La questione è di sapere quale dei due sistemi, liberalismo o socialismo, garantisca una più alta produttività degli sforzi umani, per migliorare il tenore di vita della gente.

2. Il valore sociale del Liberalismo
Il liberalismo assegna allo Stato il compito di proteggere la vita, la salute, la libertà e la proprietà dei suoi cittadini contro l'aggressione violenta o fraudolenta.

La politica del liberalismo è la politica del bene comune, la politica del sottomettere gli interessi particolari al benessere generale - un processo che richiede dall'individuo non la rinuncia ai propri interessi ma la percezione dell'armonia di tutti gli interessi individuali per far migliorare le condizioni di vita di tutti.
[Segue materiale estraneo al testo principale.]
### src/hw/nest_stack.sv
// hardware nesting stack of saved channel and priority pairs
`timescale 1ns/1ps
`default_nettype none
module nest_stack
   import vic_pkg::*;
(
   // clock and reset
   input  wire logic         i_clk_sys,
   input  wire logic         i_reset,
   input  wire logic         i_clk_en,
   input  wire logic         i_clear,
   // stack operations
   input  wire logic         i_push,
   input  wire logic         i_pop,
   input  wire nest_entry_s  i_push_data,
   // state
   output nest_entry_s       o_top,
   output logic [DEPTH_W-1:0] o_depth
);

   // =====================================================================
   // storage
   nest_entry_s        stack_mem [STACK_DEPTH];
   logic [DEPTH_W-1:0] depth_reg;

   // entries need no reset; only depth_reg says what is valid
   always_ff @(posedge i_clk_sys) begin
      if (i_clk_en && i_push && depth_reg != DEPTH_W'(STACK_DEPTH)) begin
         stack_mem[depth_reg] <= i_push_data;
      end
   end

   // depth counter; a push into a full stack is dropped
   always_ff @(posedge i_clk_sys or posedge i_reset) begin
      if (i_reset) begin
         depth_reg <= '0;
      end else if (i_clk_en) begin
         if (i_clear) begin
            depth_reg <= '0;
         end else if (i_push && depth_reg != DEPTH_W'(STACK_DEPTH)) begin
            depth_reg <= depth_reg + 1'b1;
         end else if (i_pop && depth_reg != '0) begin
            depth_reg <= depth_reg - 1'b1;
         end
      end
   end

   // =====================================================================
   // outputs
   always_comb begin
      o_top = (depth_reg != '0) ? stack_mem[depth_reg - 1'b1] : '0;
   end
   assign o_depth = depth_reg;

endmodule
`default_nettype wire

### src/hw/vectored_irq_controller.sv
// vectored nested interrupt controller with apb register slave
//
// Decided for this implementation: the APB interface to the registers and the register addresses.
`timescale 1ns/1ps
`default_nettype none
module vectored_irq_controller
   import vic_pkg::*;
(
   // clock, reset, clock enable
   input  wire logic         i_clk_sys,
   input  wire logic         i_reset,
   input  wire logic         i_clk_en,
   // apb slave
   input  wire apb_req_s     i_apb,
   output logic [31:0]       o_prdata,
   output logic              o_pready,
   output logic              o_pslverr,
   // interrupt sources, same clock domain
   input  wire logic [NUM_CH-1:0] i_irq_src,
   // processor request
   output logic              o_cpu_interrupt_request_n
);

   // =====================================================================
   // declarations
   logic [31:0]         ctrl_reg;
   logic [31:0]         soft_rst_reg;
   logic [31:0]         vec_base_reg;
   logic [NUM_CH-1:0]   enable_reg;
   logic [NUM_CH-1:0]   pending_reg;
   logic [31:0]         src_cfg_reg [NUM_CH];
   logic [CH_W-1:0]     cur_chan_reg;
   logic [PRIO_W-1:0]   cur_prio_reg;
   logic [31:0]         vector_reg;
   logic [CH_W-1:0]     vec_chan_reg;
   logic [CH_W-1:0]     rd_chan_reg;
   logic                ack_flag_reg;
   logic [CH_W-1:0]     ack_chan_reg;
   irq_state_e          state_reg;
   irq_state_e          state_next;
   logic [31:0]         prdata_reg;
   logic                pready_reg;
   logic                pslverr_reg;
   logic                req_out_reg;

   logic                blk_rst;
   logic                setup;
   logic                access;
   logic                wr;
   logic                rd;
   logic [CH_W-1:0]     src_idx;
   logic                src_hit;
   logic [31:0]         rd_data;
   logic                rd_err;
   logic                win_valid;
   logic [CH_W-1:0]     win_chan;
   logic [PRIO_W-1:0]   win_prio;
   logic                vec_read;
   logic                pend_wr;
   logic                do_push;
   logic                do_pop;
   logic [PRIO_W-1:0]   cur_floor;
   nest_entry_s         stack_top;
   logic [DEPTH_W-1:0]  stack_depth;

   // =====================================================================
   // bus phases and block reset
   // a cleared soft reset bit holds the block in reset, except the soft reset and apb response registers
   assign blk_rst = ~soft_rst_reg[SOFT_RST_BIT];
   assign setup   = i_apb.psel & ~i_apb.penable;
   assign access  = i_apb.psel & i_apb.penable & pready_reg;
   assign wr      = access & i_apb.pwrite & ~pslverr_reg;
   assign rd      = access & ~i_apb.pwrite & ~pslverr_reg;
   assign src_idx = i_apb.paddr[SRC_IDX_LSB +: CH_W];
   assign src_hit = i_apb.paddr[ADDR_W-1:SRC_SEL_LSB] == SRC_CFG_OFS[ADDR_W-1:SRC_SEL_LSB];

   // acknowledge only counts while a request is outstanding
   assign vec_read  = rd && i_apb.paddr == VECTOR_OFS;
   assign pend_wr   = wr && i_apb.paddr == PENDING_OFS;
   assign cur_floor = src_cfg_reg[cur_chan_reg][SRC_PRIO_LSB +: PRIO_W];

   // =====================================================================
   // priority decoder
   // ascending scan with >= lets the higher channel win a tie
   always_comb begin
      win_valid = 1'b0;
      win_chan  = '0;
      win_prio  = '0;
      for (int i = 0; i < NUM_CH; i++) begin
         if (pending_reg[i] &&
             src_cfg_reg[i][SRC_PRIO_LSB +: PRIO_W] > cur_prio_reg &&
             (!win_valid || src_cfg_reg[i][SRC_PRIO_LSB +: PRIO_W] >= win_prio)) begin
            win_valid = 1'b1;
            win_chan  = CH_W'(i);
            win_prio  = src_cfg_reg[i][SRC_PRIO_LSB +: PRIO_W];
         end
      end
   end

   // vector follows the winner every cycle, so it is ready before entry
   always_ff @(posedge i_clk_sys or posedge i_reset) begin
      if (i_reset) begin
         vector_reg   <= '0;
         vec_chan_reg <= '0;
      end else if (i_clk_en) begin
         if (blk_rst) begin
            vector_reg   <= '0;
            vec_chan_reg <= '0;
         end else if (win_valid) begin
            vector_reg   <= {vec_base_reg[31:HALF_W],
                             src_cfg_reg[win_chan][SRC_ADDR_LSB +: HALF_W]};
            vec_chan_reg <= win_chan;
         end
      end
   end

   // =====================================================================
   // request state machine
   always_comb begin
      state_next = state_reg;
      case (state_reg)
         ST_IDLE: begin
            // no new request while the acknowledge is still being applied
            if (win_valid && !ack_flag_reg) begin
               state_next = ST_WAIT;
            end
         end
         ST_WAIT: begin
            if (vec_read) begin
               state_next = ST_IDLE;
            end
         end
         default: state_next = ST_IDLE;
      endcase
   end

   always_ff @(posedge i_clk_sys or posedge i_reset) begin
      if (i_reset) begin
         state_reg <= ST_IDLE;
      end else if (i_clk_en) begin
         state_reg <= blk_rst ? ST_IDLE : state_next;
      end
   end

   // output request, masked high while requests are disabled
   always_ff @(posedge i_clk_sys or posedge i_reset) begin
      if (i_reset) begin
         req_out_reg <= 1'b1;
      end else if (i_clk_en) begin
         req_out_reg <= (state_reg != ST_WAIT) | ~ctrl_reg[CTRL_IRQ_EN_BIT];
      end
   end
   assign o_cpu_interrupt_request_n = req_out_reg;

   // =====================================================================
   // acknowledge flag, current channel and current priority
   always_ff @(posedge i_clk_sys or posedge i_reset) begin
      if (i_reset) begin
         ack_flag_reg <= 1'b0;
         ack_chan_reg <= '0;
      end else if (i_clk_en) begin
         if (blk_rst) begin
            ack_flag_reg <= 1'b0;
         end else if (vec_read && state_reg == ST_WAIT) begin
            ack_flag_reg <= 1'b1;
            ack_chan_reg <= rd_chan_reg;
         end else begin
            ack_flag_reg <= 1'b0;
         end
      end
   end

   assign do_push = ack_flag_reg;
   assign do_pop  = pend_wr && i_apb.pwdata[cur_chan_reg] && !ack_flag_reg;

   always_ff @(posedge i_clk_sys or posedge i_reset) begin
      if (i_reset) begin
         cur_chan_reg <= '0;
         cur_prio_reg <= '0;
      end else if (i_clk_en) begin
         if (blk_rst) begin
            cur_chan_reg <= '0;
            cur_prio_reg <= '0;
         end else if (do_push) begin
            cur_chan_reg <= ack_chan_reg;
            cur_prio_reg <= src_cfg_reg[ack_chan_reg][SRC_PRIO_LSB +: PRIO_W];
         end else if (do_pop && stack_depth != '0) begin
            cur_chan_reg <= stack_top.chan;
            cur_prio_reg <= stack_top.prio;
         end else if (wr && i_apb.paddr == CUR_PRIO_OFS &&
                      i_apb.pwdata[PRIO_W-1:0] >= cur_floor) begin
            cur_prio_reg <= i_apb.pwdata[PRIO_W-1:0];
         end
      end
   end

   // nesting stack
   nest_stack u_stack (
      .i_clk_sys   (i_clk_sys),
      .i_reset     (i_reset),
      .i_clk_en    (i_clk_en),
      .i_clear     (blk_rst),
      .i_push      (do_push),
      .i_pop       (do_pop),
      .i_push_data ({cur_chan_reg, cur_prio_reg}),
      .o_top       (stack_top),
      .o_depth     (stack_depth)
   );

   // =====================================================================
   // pending bits, one flop per channel
   // a source event in the same cycle as a clear keeps the bit set
   for (genvar g = 0; g < NUM_CH; g++) begin : g_pend
      always_ff @(posedge i_clk_sys or posedge i_reset) begin
         if (i_reset) begin
            pending_reg[g] <= 1'b0;
         end else if (i_clk_en) begin
            if (blk_rst) begin
               pending_reg[g] <= 1'b0;
            end else if (i_irq_src[g] && enable_reg[g]) begin
               pending_reg[g] <= 1'b1;
            end else if (pend_wr && i_apb.pwdata[g]) begin
               pending_reg[g] <= 1'b0;
            end
         end
      end
   end

   // =====================================================================
   // software registers
   always_ff @(posedge i_clk_sys or posedge i_reset) begin
      if (i_reset) begin
         ctrl_reg     <= CTRL_RESET;
         vec_base_reg <= VEC_BASE_RESET;
         enable_reg   <= '0;
      end else if (i_clk_en) begin
         if (blk_rst) begin
            ctrl_reg     <= CTRL_RESET;
            vec_base_reg <= VEC_BASE_RESET;
            enable_reg   <= '0;
         end else if (wr) begin
            if (i_apb.paddr == CTRL_OFS) begin
               ctrl_reg <= {31'h0000_0000, i_apb.pwdata[CTRL_IRQ_EN_BIT]};
            end else if (i_apb.paddr == VEC_BASE_OFS) begin
               vec_base_reg <= {i_apb.pwdata[31:HALF_W], 16'h0000};
            end else if (i_apb.paddr == ENABLE_OFS) begin
               enable_reg <= i_apb.pwdata;
            end
         end
      end
   end

   // soft reset lives outside the block reset so it can release it
   always_ff @(posedge i_clk_sys or posedge i_reset) begin
      if (i_reset) begin
         soft_rst_reg <= SOFT_RST_RESET;
      end else if (i_clk_en && wr && i_apb.paddr == SOFT_RST_OFS) begin
         soft_rst_reg <= i_apb.pwdata & SOFT_RST_RESET;
      end
   end

   // per-channel source configuration: routine address and priority
   always_ff @(posedge i_clk_sys or posedge i_reset) begin
      if (i_reset) begin
         for (int i = 0; i < NUM_CH; i++) begin
            src_cfg_reg[i] <= SRC_CFG_RESET;
         end
      end else if (i_clk_en) begin
         if (blk_rst) begin
            for (int i = 0; i < NUM_CH; i++) begin
               src_cfg_reg[i] <= SRC_CFG_RESET;
            end
         end else if (wr && src_hit) begin
            src_cfg_reg[src_idx] <= {i_apb.pwdata[31:HALF_W], 12'h000,
                                     i_apb.pwdata[PRIO_W-1:0]};
         end
      end
   end

   // =====================================================================
   // read decode
   always_comb begin
      rd_data = '0;
      rd_err  = 1'b0;
      if (i_apb.paddr == CTRL_OFS) begin
         rd_data = ctrl_reg;
      end else if (i_apb.paddr == CUR_CHAN_OFS) begin
         rd_data = {20'h00000, stack_depth, 3'h0, cur_chan_reg};
      end else if (i_apb.paddr == CUR_PRIO_OFS) begin
         rd_data = {28'h0000000, cur_prio_reg};
      end else if (i_apb.paddr == VECTOR_OFS) begin
         rd_data = vector_reg;
      end else if (i_apb.paddr == VEC_BASE_OFS) begin
         rd_data = vec_base_reg;
      end else if (i_apb.paddr == ENABLE_OFS) begin
         rd_data = enable_reg;
      end else if (i_apb.paddr == PENDING_OFS) begin
         rd_data = pending_reg;
      end else if (i_apb.paddr == SOFT_RST_OFS) begin
         rd_data = soft_rst_reg;
      end else if (src_hit) begin
         rd_data = src_cfg_reg[src_idx];
      end else begin
         rd_err = 1'b1;
      end
   end

   // no wait state: data captured in setup, pready high in the first access cycle
   always_ff @(posedge i_clk_sys or posedge i_reset) begin
      if (i_reset) begin
         prdata_reg  <= '0;
         pready_reg  <= 1'b0;
         pslverr_reg <= 1'b0;
         rd_chan_reg <= '0;
      end else if (i_clk_en) begin
         pready_reg  <= setup;
         pslverr_reg <= setup & rd_err;
         if (setup) begin
            prdata_reg  <= i_apb.pwrite ? 32'h0000_0000 : rd_data;
            rd_chan_reg <= vec_chan_reg; // channel matching the returned vector
         end
      end
   end
   assign o_prdata  = prdata_reg;
   assign o_pready  = pready_reg;
   assign o_pslverr = pslverr_reg;

endmodule
`default_nettype wire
Non vi sono, quindi, individui o gruppi i cui interessi sarebbero, in ultima analisi, meglio tutelati dal socialismo che non a una società basata sulla proprietà privata dei mezzi di produzione.

E in questa ascesa della moltitudine che consiste il radicale cambiamento sociale provocato dalla "rivoluzione industriale liberale". Quelle masse dominate che in tutte le precedenti età della storia davano vita a greggi di schiavi e servi, di poveri e mendicanti, sono oggi il pubblico acquirente, il cui favore viene sollecitato dagli uomini d'affari. Esse sono i clienti che hanno "sempre ragione", coloro che hanno il potere di rendere poveri i fornitori ricchi e ricchi i fornitori poveri.
Nel tessuto dell'economia di mercato, quando esso non è sabotato dalle panacee di governi e di politici, non vi sono signori “nobiluomini di campagna che tengono sottomesso il popolo; questi non riscuotono tributi e imposte, e non banchettano gaiamente sulle spalle di contadini che devono accontentarsi delle briciole”. Il sistema basato sul profitto rende prosperi quegli uomini che riescono a soddisfare, nel modo migliore possibile e più a buon mercato, i bisogni della gente. La ricchezza può essere accresciuta solo servendo i consumatori. I capitalisti perdono il loro capitale, non appena mancano di investirlo in quei rami che soddisfano meglio le richieste del pubblico. In un plebiscito ripetuto ogni giorno, in cui ogni soldo dà diritto al voto, i consumatori decidono chi deve possedere e gestire le fabbriche, i negozi e le fattorie.
E’ il consumatore che fa diventare i poveri ricchi e i ricchi poveri. E il consumatore che fissa le retribuzioni di una star del cinema o di un cantante lirico a un livello più alto di quello di un saldatore o di un ragioniere .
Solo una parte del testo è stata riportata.